Basterebbe la pienezza del racconto, la grande prova degli attori (su tutti un maestoso Carlo Dellepiane, che guadagnerà anche a seguito di tale interpretazione il Leone d’Oro) a rendere “Regalo di Natale” un capolavoro. Basterebbe la cura con cui il regista costruisce ogni scena, ogni dialogo, ogni sguardo.
Ma non c’è soltanto questo. Il film di Avati è soprattutto una storia di ricordi, e di rimpianti. Franco e Ugo erano grandi amici: questo ci annuncia una voce fuori campo, fin dai titoli di testa. Ora però, è evidente, non lo sono più. Crediamo di intuire il perché, una scena alla volta, tra una mano fortunata e un flashback, che ci riporta ai tempi in cui “Quei due ragazzi erano amici come forse tanti altri lo erano, ma loro credevano, in quel loro rapporto, di essere speciali.”
Oggi, invece? Perché tanta freddezza, tanta rabbia? Già, oggi. Vorremmo quasi dimenticarlo, il presente, mentre le note di Riz Ortolani ci portano lontano, a sorvolare vecchi rancori, meschinità, ipocrisie. Fin dai tempi di Icaro però, levarsi in cielo è tanto inebriante quanto poco avveduto.

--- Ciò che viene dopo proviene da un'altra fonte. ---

==> src/rtl/rxw_pkg.sv <==
package rxw_pkg;

  localparam int RXW_PER_W = 8;
  localparam int RXW_SU_W  = 4;

  typedef enum logic [2:0] {
    ST_SLEEP   = 3'd0,
    ST_STARTUP = 3'd1,
    ST_LISTEN  = 3'd2,
    ST_RECEIVE = 3'd3,
    ST_DRAIN   = 3'd4
  } rxw_state_t;

  // Odd window length: twice the upper seven bits plus one.
  function automatic logic [RXW_PER_W-1:0] window_units(input logic [RXW_PER_W-1:0] field);
    return {field[RXW_PER_W-1:1], 1'b1};
  endfunction

  // Continuous listening when the timer is off or the window cannot fit.
  function automatic logic listen_forever(input logic [RXW_PER_W-1:0] period,
                                          input logic [RXW_PER_W-1:0] win);
    return (period == '0) || (win > period);
  endfunction

  // Duty cycling is allowed only with timer on and continuous receive off.
  function automatic logic duty_allowed(input logic tmr_en, input logic cont_en);
    return tmr_en && !cont_en;
  endfunction

endpackage

==> src/rtl/rxw_prescaler.sv <==
module rxw_prescaler #(
  parameter int TICK_DIV = 4
) (
  input  logic clk,
  input  logic rst_n,
  input  logic run,
  output logic tick
);
  localparam int CW = (TICK_DIV > 1) ? $clog2(TICK_DIV) : 1;
  localparam logic [CW-1:0] LAST = CW'(TICK_DIV - 1);

  generate
    if (TICK_DIV == 1) begin : g_direct
      assign tick = run;
    end else begin : g_count
      logic [CW-1:0] div_q;
      always_ff @(posedge clk or negedge rst_n) begin
        if (!rst_n)           div_q <= '0;
        else if (!run)        div_q <= '0;
        else if (div_q == LAST) div_q <= '0;
        else                  div_q <= div_q + 1'b1;
      end
      assign tick = run && (div_q == LAST);
    end
  endgenerate
endmodule

==> src/rtl/rxw_phase_timer.sv <==
module rxw_phase_timer #(
  parameter int PER_W = 8
) (
  input  logic             clk,
  input  logic             rst_n,
  input  logic             run,
  input  logic             tick,
  input  logic [PER_W-1:0] period,
  output logic             wake
);
  logic [PER_W-1:0] phase_q;
  logic             at_end;

  assign at_end = (phase_q == period - 1'b1);
  assign wake   = tick && (period != '0) && at_end;

  always_ff @(posedge clk or negedge rst_n) begin
    if (!rst_n)               phase_q <= '0;
    else if (!run)            phase_q <= '0;
    else if (tick) begin
      if (at_end || period == '0) phase_q <= '0;
      else                        phase_q <= phase_q + 1'b1;
    end
  end
endmodule

==> src/rtl/rxw_unit_counter.sv <==
module rxw_unit_counter #(
  parameter int CNT_W = 8
) (
  input  logic             clk,
  input  logic             rst_n,
  input  logic             load,
  input  logic [CNT_W-1:0] load_val,
  input  logic             tick,
  output logic             last
);
  logic [CNT_W-1:0] cnt_q;

  always_ff @(posedge clk or negedge rst_n) begin
    if (!rst_n)                     cnt_q <= '0;
    else if (load)                  cnt_q <= load_val;
    else if (tick && cnt_q != '0)   cnt_q <= cnt_q - 1'b1;
  end

  assign last = tick && (cnt_q == CNT_W'(1));
endmodule

==> src/rtl/rxw_fsm.sv <==
module rxw_fsm
  import rxw_pkg::*;
#(
  parameter int PER_W = 8,
  parameter int SU_W  = 4
) (
  input  logic             clk,
  input  logic             rst_n,
  input  logic             run,
  input  logic             wake,
  input  logic             forever_mode,
  input  logic [SU_W-1:0]  warmup,
  input  logic [PER_W-1:0] win,
  input  logic             cnt_last,
  input  logic             sig_good,
  input  logic             data_valid,
  input  logic             fifo_empty,
  input  logic             host_ack,
  output logic             load,
  output logic [PER_W-1:0] load_val,
  output rxw_state_t       state,
  output logic             irq
);
  rxw_state_t state_q, state_d;
  logic       seen_q, seen_d, irq_q, irq_d;
  logic       drain_done;

  assign drain_done = host_ack && fifo_empty;

  always_comb begin
    state_d  = state_q;
    seen_d   = seen_q;
    irq_d    = irq_q;
    load     = 1'b0;
    load_val = win;
    unique case (state_q)
      ST_SLEEP: begin
        if (run && (wake || forever_mode)) begin
          load = 1'b1;
          if (warmup != '0) begin
            state_d  = ST_STARTUP;
            load_val = PER_W'(warmup);
          end else begin
            state_d = ST_LISTEN;
          end
        end
      end
      ST_STARTUP: begin
        if (!run)          state_d = ST_SLEEP;
        else if (cnt_last) begin
          state_d = ST_LISTEN;
          load    = 1'b1;
        end
      end
      ST_LISTEN: begin
        if (!run) state_d = ST_SLEEP;
        else if (data_valid) begin
          state_d = ST_RECEIVE;
          seen_d  = 1'b1;
          irq_d   = 1'b1;
        end else if (sig_good) begin
          state_d = ST_RECEIVE;
        end else if (cnt_last) begin
          if (forever_mode) load = 1'b1;
          else              state_d = ST_SLEEP;
        end
      end
      ST_RECEIVE: begin
        if (data_valid) begin
          seen_d = 1'b1;
          irq_d  = 1'b1;
        end
        if (!sig_good) begin
          if (seen_q || data_valid) state_d = ST_DRAIN;
          else                      state_d = ST_SLEEP;
        end
      end
      ST_DRAIN: begin
        if (drain_done) begin
          state_d = ST_SLEEP;
          seen_d  = 1'b0;
          irq_d   = 1'b0;
        end
      end
      default: state_d = ST_SLEEP;
    endcase
  end

  always_ff @(posedge clk or negedge rst_n) begin
    if (!rst_n) begin
      state_q <= ST_SLEEP;
      seen_q  <= 1'b0;
      irq_q   <= 1'b0;
    end else begin
      state_q <= state_d;
      seen_q  <= seen_d;
      irq_q   <= irq_d;
    end
  end

  assign state = state_q;
  assign irq   = irq_q;
endmodule

==> src/rtl/rxw_sequencer.sv <==
module rxw_sequencer
  import rxw_pkg::*;
#(
  parameter int TICK_DIV = 4,
  parameter int PER_W    = RXW_PER_W,
  parameter int SU_W     = RXW_SU_W
) (
  input  logic             clk,
  input  logic             rst_n,
  input  logic [PER_W-1:0] wake_period,
  input  logic [PER_W-1:0] listen_field,
  input  logic [SU_W-1:0]  warmup_units,
  input  logic             cont_rx_en,
  input  logic             wake_tmr_en,
  input  logic             sig_good,
  input  logic             data_valid,
  input  logic             fifo_empty,
  input  logic             host_ack,
  output logic             rx_power_en,
  output logic             host_irq
);
  logic             run_ok;
  logic             unit_tick;
  logic             wake_evt;
  logic             forever_mode;
  logic [PER_W-1:0] win_units;
  logic             cnt_load;
  logic [PER_W-1:0] cnt_val;
  logic             cnt_last;
  rxw_state_t       state_q;
  logic             listening;

  assign run_ok       = duty_allowed(wake_tmr_en, cont_rx_en);
  assign win_units    = window_units(listen_field);
  assign forever_mode = listen_forever(wake_period, win_units);

  rxw_prescaler #(.TICK_DIV(TICK_DIV)) u_presc (
    .clk(clk), .rst_n(rst_n), .run(run_ok), .tick(unit_tick)
  );

  rxw_phase_timer #(.PER_W(PER_W)) u_phase (
    .clk(clk), .rst_n(rst_n), .run(run_ok), .tick(unit_tick),
    .period(wake_period), .wake(wake_evt)
  );

  rxw_unit_counter #(.CNT_W(PER_W)) u_units (
    .clk(clk), .rst_n(rst_n), .load(cnt_load), .load_val(cnt_val),
    .tick(unit_tick), .last(cnt_last)
  );

  rxw_fsm #(.PER_W(PER_W), .SU_W(SU_W)) u_fsm (
    .clk(clk), .rst_n(rst_n), .run(run_ok), .wake(wake_evt),
    .forever_mode(forever_mode), .warmup(warmup_units), .win(win_units),
    .cnt_last(cnt_last), .sig_good(sig_good), .data_valid(data_valid),
    .fifo_empty(fifo_empty), .host_ack(host_ack),
    .load(cnt_load), .load_val(cnt_val), .state(state_q), .irq(host_irq)
  );

  assign rx_power_en = (state_q != ST_SLEEP);
  assign listening   = (state_q == ST_LISTEN) || (state_q == ST_RECEIVE);
endmodule

==> config.mk <==
export PLATFORM = sky130hd
export DESIGN_NAME = rxw_sequencer
export DESIGN_NICKNAME = d
export VERILOG_FILES = /design/src/rtl/rxw_pkg.sv /design/src/rtl/rxw_prescaler.sv /design/src/rtl/rxw_phase_timer.sv /design/src/rtl/rxw_unit_counter.sv /design/src/rtl/rxw_fsm.sv /design/src/rtl/rxw_sequencer.sv
export SDC_FILE = /design/constraint.sdc
export NUM_CORES = 1
export LEC_CHECK = 0
export BUFFER_PORTS_ARGS = -buffer_cell sky130_fd_sc_hd__buf_2
export CORE_ASPECT_RATIO = 1.5
export CORE_MARGIN = 1
export CORE_UTILIZATION = 45
export CTS_CLUSTER_SIZE = 14
export DETAILED_ROUTE_END_ITERATION = 6
export PLACE_DENSITY = 0.63
export SLEW_MARGIN = 40
export SYNTH_ARGS = -nofsm -noshare
export SYNTH_HDL_FRONTEND = slang
export SYNTH_HIERARCHICAL = 1
export SYNTH_SLANG_ARGS = --single-unit
==> constraint.sdc <==
create_clock -name clk -period 4.1 [get_ports clk]
set_input_delay 0 -clock clk [delete_from_list [all_inputs] [get_ports clk]]
set_output_delay 0 -clock clk [all_outputs]
set_load 0.005 [all_outputs]
==> out/results.tsv <==
stage	metric	value	unit
setup_path	critical path type	reg -> reg	
timing	Final Hold Viols	0	
drt	DRC Markers	0	
synthesis	register bit total from synthesis	23	
timing	Fmax achieved	0.3119	GHz
floorplanning	core area	4542	sq um
grt	number of global-route vias before repair	1981	
placed_design	PortBufs	28	
timing	setup TNS	0	ns
floorplanning	Die X	58.34	um
clocking	CTS Buffer Depth	2	
synthesis	FFs w/ async S/R, synth	100.0	%
floorplanning	height of the die	86.50	um
clocking	clk slew on worst S/H paths	0.09	ns
synthesis	Post-Syn Nets	287	
timing	Slew Viols, Final	0	
timing	minimum clock period	3.207	ns
synthesis	register area share after synthesis	26.87	%
clocking	CTS Sinks	23	
final_layout	fill count	443	
synthesis	Cells after Synth	245	
final_layout	final cell count without fillers	336	
placed_design	gp weighted congestion	0.8879	
clocking	Post-CTS Setup Repair Bufs	0	
drt	first-pass iteration count of the detailed router	4	
synthesis	Main synth FF type	dfrtp_1	
grt	grt total ovfl	0	
job	MaxCap Viol Count	0	
pwr	total power	808.8	uW
drt	post-DR wirelength/cell	15.26	um
setup_path	Crit path required time	4.24	ns
timing	skew final	0.002197	ns
timing	period utilisation layout	78.21	%
clocking	Worst-Skew Late Latency	0.27	ns
synthesis	YS warnings	6	
placed_design	Cell Count Post-Placement	330	
drt	via count	1957	
setup_path	CP arrival	3.35	ns
outcome	status	complete, no violations	
final_layout	most frequent cells in the layout	buf_2 (28), dfrtp_1 (23), nor2_1 (18), nand2_1 (18), inv_1 (17)	
grt	initial antenna violation count	0	
timing	RSZ-0062 raised after global routing	no	
final_layout	layout cells sized above 1	21.69	%
pwr	PD cells	339.1	nW/um^2
pwr	IR drop worst, VDD	0.1483	mV
placed_design	DP Wirelength	3811	um
drt	final wirelength	5129	um
grt	largest net degree at the start of global routing	24	
floorplanning	# rows	30	
synthesis	Post-synth EDFFs	0	
clocking	CTS tree	yes	
drt	DR iter-0 viols	69	
clocking	htree depth	1	
grt	first-pass GRT wire length	8845	um
clocking	TritonCTS Buffers	3	
final_layout	Nets	315	
timing	Slew headroom	59.09	%
final_layout	fin util	52.51	%
grt	All-Layer GR Usage	22.42	%
floorplanning	IO Count	30	
worst_hold_path	Hold Path Class	in -> reg	
final_layout	most common cell after layout, fill and taps aside	buf_2	
pwr	Leakage	1.063	nW
setup_path	Worst Setup End Kind	flop	
floorplanning	DIE AREA	5046	sq um
setup_path	critical path startpoint category	flop	
clocking	CTS root buffer	clkbuf_8	
setup_path	crit-path max FO	14	
final_layout	ANT cells	0	
final_layout	area grow syn2layout	11.33	%
drt	vias per cell	5.824	
timing	worst-margin pin slew	0.6085	ns
timing	Final setup viols	0	
synthesis	Synth Area per Inst	8.743	sq um
synthesis	mapped cell area	2142	sq um
synthesis	Cell variety after synth	68	
drt	Final ANT Viol Nets	0	
floorplanning	Initial Util	47.16	%
## per-stage QoR
stage | hold slack [ns] | cell area [sq um] | setup slack (ns)
finish | 0.02722 | 2385 | 0.8934
global route | 0.06851 | 2385 | 0.5649
CTS | 0.02447 | 2385 | 0.8955
detailed placement | 0.02291 | 2318 | 0.7238
global placement | 0.02256 | 2318 | 0.7545
floorplan | -0.2956 | 2142 | 1.038
## flip-flops by register name, summed over array words and instances (netlist names)
signal	count
u_fsm/irq	1
u_units/cnt_q	8
u_presc/g_count.div_q	2
u_phase/phase_q	8
u_fsm/seen_q	1
u_fsm/state	3
## power by group
group	switching [mW]	total [mW]	internal, mW
Clock	0.0774	0.145	0.0680
Sequential	0.0831	0.363	0.280
Combinational	0.159	0.300	0.141
## synth_stat cells (5+ instances only)
| cell type | number | share of area, % |
|---|---|---|
| dfrtp_1 | 23 | 27 |
| nand2_1 | 18 | 3.2 |
| nor2_1 | 18 | 3.2 |
| inv_1 | 17 | 3.0 |
| ha_1 | 14 | 8.2 |
| xor2_1 | 8 | 3.3 |
| and2_1 | 7 | 2.0 |
| o21ai_0 | 6 | 1.4 |
| nand2b_1 | 5 | 1.5 |
| nand3_1 | 5 | 1.2 |
| nor3_1 | 5 | 1.2 |
| o211ai_1 | 5 | 1.8 |
| o31ai_1 | 5 | 1.8 |
## layer usage
| layer | routed length (um) | GRT usage, % | part of all wire, % | vias to the layer above |
|---|---|---|---|---|
| met3 | 128 | 2.687 | 2.5 | 14 |
| met4 | 135 | 10.17 | 2.6 | 0 |
| met2 | 2718 | 41.07 | 53 | 38 |
| li1 | - | - | - | 980 |
| met5 | 0 | 0 | 0 | - |
| met1 | 2146 | 25.30 | 42 | 925 |
## logic make-up (layout without fill, tap and decap cells)
kind of cell	count (synthesis)	in the layout	synth area share, %
fa+ha+maj	14	14	8.178
other cells	1	1	0.1751
xor+xnor	10	10	4.089
simple gates	98	98	26.98
mux	1	1	0.5257
flops	23	23	26.87
compound gates	71	71	27.28
buf+inv	27	54	5.899
## worst paths after layout
path | slack [ns] | start | cells past startpoint | endpoint
max | 0.89 | u_phase/phase_q[6] | 12 | u_units/cnt_q[0]
max reg2reg | 0.89 | u_phase/phase_q[6] | 12 | u_units/cnt_q[0]
min | 0.03 | fifo_empty | 4 | u_fsm/state[2]
min reg2reg | 0.46 | u_presc/g_count.div_q[0] | 1 | u_presc/g_count.div_q[0]
min in group asynchronous | 0.24 | rst_n | 2 | u_units/cnt_q[0]
max in group asynchronous | 3.49 | rst_n | 2 | u_phase/phase_q[3]
## final cells by class
type | instances | area (sq um) | share of cell area (%)
multi-input combinational | 195 | 1440 | 60.39
sequential | 23 | 575.6 | 24.13
timing repair buffer | 32 | 175.2 | 7.345
tap | 64 | 80.08 | 3.358
inverter | 18 | 67.56 | 2.833
clock buffer | 3 | 41.29 | 1.731
clock inverter | 1 | 5.005 | 0.2099
## critical path, stage by stage, from the launching register on
cell,delay (ns)
dfrtp_1,0.50
xor2_1,0.21
nor4_2,0.15
a32oi_1,0.13
a211oi_4,0.46
and2_2,0.23
o2111a_1,0.33
a31oi_1,0.07
a211oi_1,0.21
buf_4,0.23
clkinv_1,0.26
o2111ai_1,0.19
o211ai_1,0.12
## what timing repair did
| item | CTS | global route |
|---|---|---|
| hold buffers | 2 | 0 |
| resized for setup | 0 | 0 |
| setup endpoints to repair | 0 | 0 |
| hold endpoints to repair | 24 | 0 |
Power figures use the tool's default switching activity.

E così può capitare, quando il piatto è ricco, e la mano è importante, che basti un momento per passare dalla parte sbagliata del racconto, mentre dal sogno ci si riscuote con un brusco risveglio. In un certo senso, si potrebbe dire che “Regalo di Natale” è il racconto di questo risveglio: non c’è spazio però, per lacrime e rabbia. Si assiste al dramma in un’atmosfera che pare leggera, potremmo dire di una tonalità quasi jazz, che rende, per contrasto, ancor più viva e pungente l’amara e preziosa lezione.